Extracted data entries:
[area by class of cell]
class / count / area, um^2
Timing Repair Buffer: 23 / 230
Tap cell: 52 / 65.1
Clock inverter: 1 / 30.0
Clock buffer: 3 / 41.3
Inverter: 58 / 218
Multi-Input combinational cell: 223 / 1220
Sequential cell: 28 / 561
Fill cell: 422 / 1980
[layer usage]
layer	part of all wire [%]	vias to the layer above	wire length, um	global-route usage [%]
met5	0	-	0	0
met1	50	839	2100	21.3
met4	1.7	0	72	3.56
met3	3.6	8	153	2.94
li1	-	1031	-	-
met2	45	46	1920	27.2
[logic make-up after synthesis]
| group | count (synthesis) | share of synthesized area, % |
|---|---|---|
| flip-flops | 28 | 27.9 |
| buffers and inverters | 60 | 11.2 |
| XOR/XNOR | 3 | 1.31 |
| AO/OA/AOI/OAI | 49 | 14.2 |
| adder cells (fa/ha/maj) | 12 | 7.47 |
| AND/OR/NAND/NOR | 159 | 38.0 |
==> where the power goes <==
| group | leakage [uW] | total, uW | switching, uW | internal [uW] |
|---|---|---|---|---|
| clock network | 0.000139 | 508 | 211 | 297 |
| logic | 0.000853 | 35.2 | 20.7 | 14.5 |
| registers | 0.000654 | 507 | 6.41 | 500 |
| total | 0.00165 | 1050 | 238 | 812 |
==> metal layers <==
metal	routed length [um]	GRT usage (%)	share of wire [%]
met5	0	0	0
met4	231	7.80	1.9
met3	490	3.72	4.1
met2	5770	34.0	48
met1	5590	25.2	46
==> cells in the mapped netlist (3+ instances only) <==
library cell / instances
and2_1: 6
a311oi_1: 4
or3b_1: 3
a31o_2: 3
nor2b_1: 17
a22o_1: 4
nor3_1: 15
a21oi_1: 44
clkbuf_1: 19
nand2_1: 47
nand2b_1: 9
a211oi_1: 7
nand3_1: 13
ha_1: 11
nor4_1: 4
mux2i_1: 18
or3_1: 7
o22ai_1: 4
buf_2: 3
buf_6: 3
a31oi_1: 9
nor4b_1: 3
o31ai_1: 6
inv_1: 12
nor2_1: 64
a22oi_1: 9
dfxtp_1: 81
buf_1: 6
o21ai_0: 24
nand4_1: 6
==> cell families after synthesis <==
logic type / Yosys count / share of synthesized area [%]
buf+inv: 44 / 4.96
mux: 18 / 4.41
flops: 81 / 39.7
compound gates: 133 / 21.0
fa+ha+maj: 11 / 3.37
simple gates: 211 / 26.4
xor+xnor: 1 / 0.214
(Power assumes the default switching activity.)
`config.mk`:
```
export PLATFORM = sky130hd
export DESIGN_NAME = controle_multiciclo_flat
export DESIGN_NICKNAME = d
export VERILOG_FILES = /design/src/rtl/controle_multiciclo_pkg.sv /design/src/rtl/controle_multiciclo_if.sv /design/src/rtl/controle_multiciclo_contador_timeout.sv /design/src/rtl/controle_multiciclo.sv /design/src/flat_wrapper.sv
export SDC_FILE = /design/constraint.sdc
export NUM_CORES = 1
export LEC_CHECK = 0
export CAP_MARGIN = 20
export CORE_MARGIN = 10
export CORE_UTILIZATION = 57
export CTS_CLUSTER_DIAMETER = 40
export DETAILED_ROUTE_END_ITERATION = 8
export DONT_BUFFER_PORTS = 1
export PLACE_DENSITY = 0.75
export SLEW_MARGIN = 20
export SYNTH_ARGS = -nofsm -noshare
export SYNTH_HDL_FRONTEND = slang
export SYNTH_HIERARCHICAL = 1
export SYNTH_SLANG_ARGS = --single-unit
```
`constraint.sdc`:
```
create_clock -name clock -period 2.2 [get_ports clock]
set_input_delay 0.22 -clock clock [delete_from_list [all_inputs] [get_ports clock]]
set_output_delay 0.22 -clock clock [all_outputs]
set_load 0.05 [all_outputs]
```
### src/rtl/ulpi_tx_arbiter_pkg.sv
// Shared definitions for the ULPI transmit arbiter: handshake PIDs, grant codes,
// FSM state encodings and small mapping helpers.
package ulpi_tx_arbiter_pkg;

    localparam logic [3:0] PID_ACK   = 4'h2;
    localparam logic [3:0] PID_NAK   = 4'hA;
    localparam logic [3:0] PID_STALL = 4'hE;
    localparam logic [3:0] PID_NYET  = 4'h6;

    typedef enum logic [1:0] {
        GNT_NONE = 2'd0,
        GNT_HSK  = 2'd1,
        GNT_S0   = 2'd2,
        GNT_S1   = 2'd3
    } grant_e;

    typedef enum logic [4:0] {
        ST_IDLE = 5'b00001,
        ST_HSK  = 5'b00010,
        ST_SRC0 = 5'b00100,
        ST_SRC1 = 5'b01000,
        ST_GAP  = 5'b10000
    } state_e;

    function automatic grant_e src_grant(input logic idx);
        return idx ? GNT_S1 : GNT_S0;
    endfunction

    function automatic state_e src_state(input logic idx);
        return idx ? ST_SRC1 : ST_SRC0;
    endfunction

endpackage
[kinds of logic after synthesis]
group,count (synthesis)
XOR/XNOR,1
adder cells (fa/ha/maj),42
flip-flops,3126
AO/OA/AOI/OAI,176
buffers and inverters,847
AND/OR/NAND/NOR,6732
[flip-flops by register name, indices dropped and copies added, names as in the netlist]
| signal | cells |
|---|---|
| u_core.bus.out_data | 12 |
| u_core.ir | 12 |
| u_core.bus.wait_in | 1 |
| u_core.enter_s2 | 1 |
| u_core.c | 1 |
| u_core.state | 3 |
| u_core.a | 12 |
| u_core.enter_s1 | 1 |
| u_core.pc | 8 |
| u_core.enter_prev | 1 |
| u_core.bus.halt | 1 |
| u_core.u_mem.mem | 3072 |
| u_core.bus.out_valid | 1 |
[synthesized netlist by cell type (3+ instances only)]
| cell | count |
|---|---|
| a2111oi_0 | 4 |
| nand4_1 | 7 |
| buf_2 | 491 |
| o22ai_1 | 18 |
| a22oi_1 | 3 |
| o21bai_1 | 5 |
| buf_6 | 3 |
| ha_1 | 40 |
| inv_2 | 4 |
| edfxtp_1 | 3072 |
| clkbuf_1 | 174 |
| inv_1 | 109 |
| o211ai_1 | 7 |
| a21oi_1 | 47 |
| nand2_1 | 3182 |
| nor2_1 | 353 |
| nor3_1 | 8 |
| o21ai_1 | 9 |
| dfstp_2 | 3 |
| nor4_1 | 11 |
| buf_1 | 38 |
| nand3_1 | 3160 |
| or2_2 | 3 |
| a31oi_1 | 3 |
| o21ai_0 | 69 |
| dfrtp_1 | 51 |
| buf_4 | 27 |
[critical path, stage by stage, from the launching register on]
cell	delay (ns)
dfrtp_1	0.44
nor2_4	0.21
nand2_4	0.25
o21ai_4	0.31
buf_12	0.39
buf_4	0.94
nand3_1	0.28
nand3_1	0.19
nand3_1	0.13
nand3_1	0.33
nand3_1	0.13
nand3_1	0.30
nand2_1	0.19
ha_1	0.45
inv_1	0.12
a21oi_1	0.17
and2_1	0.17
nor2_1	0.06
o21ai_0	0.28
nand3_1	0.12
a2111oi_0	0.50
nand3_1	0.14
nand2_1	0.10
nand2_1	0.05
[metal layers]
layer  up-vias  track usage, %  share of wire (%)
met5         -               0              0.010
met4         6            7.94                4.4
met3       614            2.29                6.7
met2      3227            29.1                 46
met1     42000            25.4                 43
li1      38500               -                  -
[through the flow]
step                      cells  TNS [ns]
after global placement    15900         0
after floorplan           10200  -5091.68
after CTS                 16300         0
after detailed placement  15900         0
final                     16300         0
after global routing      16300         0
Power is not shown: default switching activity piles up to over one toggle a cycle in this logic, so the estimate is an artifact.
### src/rtl/multiplier.sv
// Shift-add multiply-accumulate: PRODUCT = QUOTIENT * DIVISOR (+ REMAINDER when
// MULTIPLIER_ACCUM_EN is defined), one partial product per clock, QW clocks per result.
//
// state   | meaning
// IDLE    | waiting for START, PRODUCT holds last result
// RUN     | one shift-add step per edge, QW steps total
// DONE    | DONE high, PRODUCT stable, waits for START low
module multiplier #(
  parameter int QW = 4,
  parameter int DW = 5,
  parameter int PW = 9
) (
  input  logic          CLK,
  input  logic          RESET_N,
  input  logic          START,
  input  logic [QW-1:0] QUOTIENT,
  input  logic [DW-1:0] DIVISOR,
  input  logic [DW-1:0] REMAINDER,
  output logic [PW-1:0] PRODUCT,
  output logic          DONE
);

  localparam int CW = (QW > 1) ? $clog2(QW) : 1;
  localparam logic [CW-1:0] LAST_STEP = CW'(QW - 1);

  typedef enum logic [1:0] {
    ST_IDLE = 2'd0,
    ST_RUN  = 2'd1,
    ST_DONE = 2'd2
  } state_t;

  state_t        state_q, state_d;
  logic [PW-1:0] acc_q, acc_d;
  logic [DW-1:0] mcand_q, mcand_d;
  logic [QW-1:0] mplr_q, mplr_d;
  logic [CW-1:0] count_q, count_d;
  logic [PW-1:0] product_q, product_d;
  logic          done_q, done_d;

  logic [PW-1:0] acc_init;
  logic [PW-1:0] addend;
  logic [PW-1:0] acc_step;

`ifdef MULTIPLIER_ACCUM_EN
  assign acc_init = PW'(REMAINDER);
`else
  // REMAINDER stays on the port so both builds share one pinout.
  logic unused_remainder;
  assign unused_remainder = ^REMAINDER;
  assign acc_init = '0;
`endif

  // PW is wide enough for the full result, so the sum never carries out.
  assign addend   = PW'(mcand_q) << count_q;
  assign acc_step = mplr_q[0] ? (acc_q + addend) : acc_q;

  always_comb begin
    state_d   = state_q;
    acc_d     = acc_q;
    mcand_d   = mcand_q;
    mplr_d    = mplr_q;
    count_d   = count_q;
    product_d = product_q;
    case (state_q)
      ST_IDLE: begin
        if (START) begin
          acc_d   = acc_init;
          mcand_d = DIVISOR;
          mplr_d  = QUOTIENT;
          count_d = '0;
          state_d = ST_RUN;
        end
      end
      ST_RUN: begin
        acc_d   = acc_step;
        mplr_d  = mplr_q >> 1;
        count_d = count_q + 1'b1;
        if (count_q == LAST_STEP) begin
          product_d = acc_step;
          state_d   = ST_DONE;
        end
      end
      ST_DONE: begin
        if (!START) state_d = ST_IDLE;
      end
      default: state_d = ST_IDLE;
    endcase
    done_d = (state_d == ST_DONE);
  end

  always_ff @(posedge CLK) begin
    if (!RESET_N) begin
      state_q   <= ST_IDLE;
      acc_q     <= '0;
      mcand_q   <= '0;
      mplr_q    <= '0;
      count_q   <= '0;
      product_q <= '0;
      done_q    <= 1'b0;
    end else begin
      state_q   <= state_d;
      acc_q     <= acc_d;
      mcand_q   <= mcand_d;
      mplr_q    <= mplr_d;
      count_q   <= count_d;
      product_q <= product_d;
      done_q    <= done_d;
    end
  end

  assign PRODUCT = product_q;
  assign DONE    = done_q;

endmodule
$ cat config.mk
export PLATFORM = sky130hd
export DESIGN_NAME = uart_tx
export DESIGN_NICKNAME = d
export VERILOG_FILES = /design/src/rtl/uart_pkg.sv /design/src/rtl/uart_baud_gen.sv /design/src/rtl/uart_tx.sv
export SDC_FILE = /design/constraint.sdc
export NUM_CORES = 1
export LEC_CHECK = 0
export ABC_AREA = 0
export BUFFER_PORTS_ARGS = -buffer_cell sky130_fd_sc_hd__buf_4
export CAP_MARGIN = 15
export CELL_PAD_IN_SITES_DETAIL_PLACEMENT = 0
export CELL_PAD_IN_SITES_GLOBAL_PLACEMENT = 2
export CORE_MARGIN = 2
export CORE_UTILIZATION = 34
export DETAILED_ROUTE_END_ITERATION = 10
export PLACE_DENSITY = 0.77
export SYNTH_ARGS = -nofsm -noshare
export SYNTH_HDL_FRONTEND = slang
export SYNTH_HIERARCHICAL = 1
export SYNTH_SLANG_ARGS = --single-unit
$ cat constraint.sdc
create_clock -name clk -period 2.25 [get_ports clk]
set_input_delay 0.225 -clock clk [delete_from_list [all_inputs] [get_ports clk]]
set_output_delay 0.225 -clock clk [all_outputs]
set_load 0.01 [all_outputs]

**WHAT YOU ARE ASKED TO DO**
Give back exactly the lines above, from the line containing "buf+inv: 44 / 4.96" through the line containing "xor+xnor: 1 / 0.214", with both end lines and nothing more.

**ANSWER TO THE PROBLEM**
buf+inv: 44 / 4.96
mux: 18 / 4.41
flops: 81 / 39.7
compound gates: 133 / 21.0
fa+ha+maj: 11 / 3.37
simple gates: 211 / 26.4
xor+xnor: 1 / 0.214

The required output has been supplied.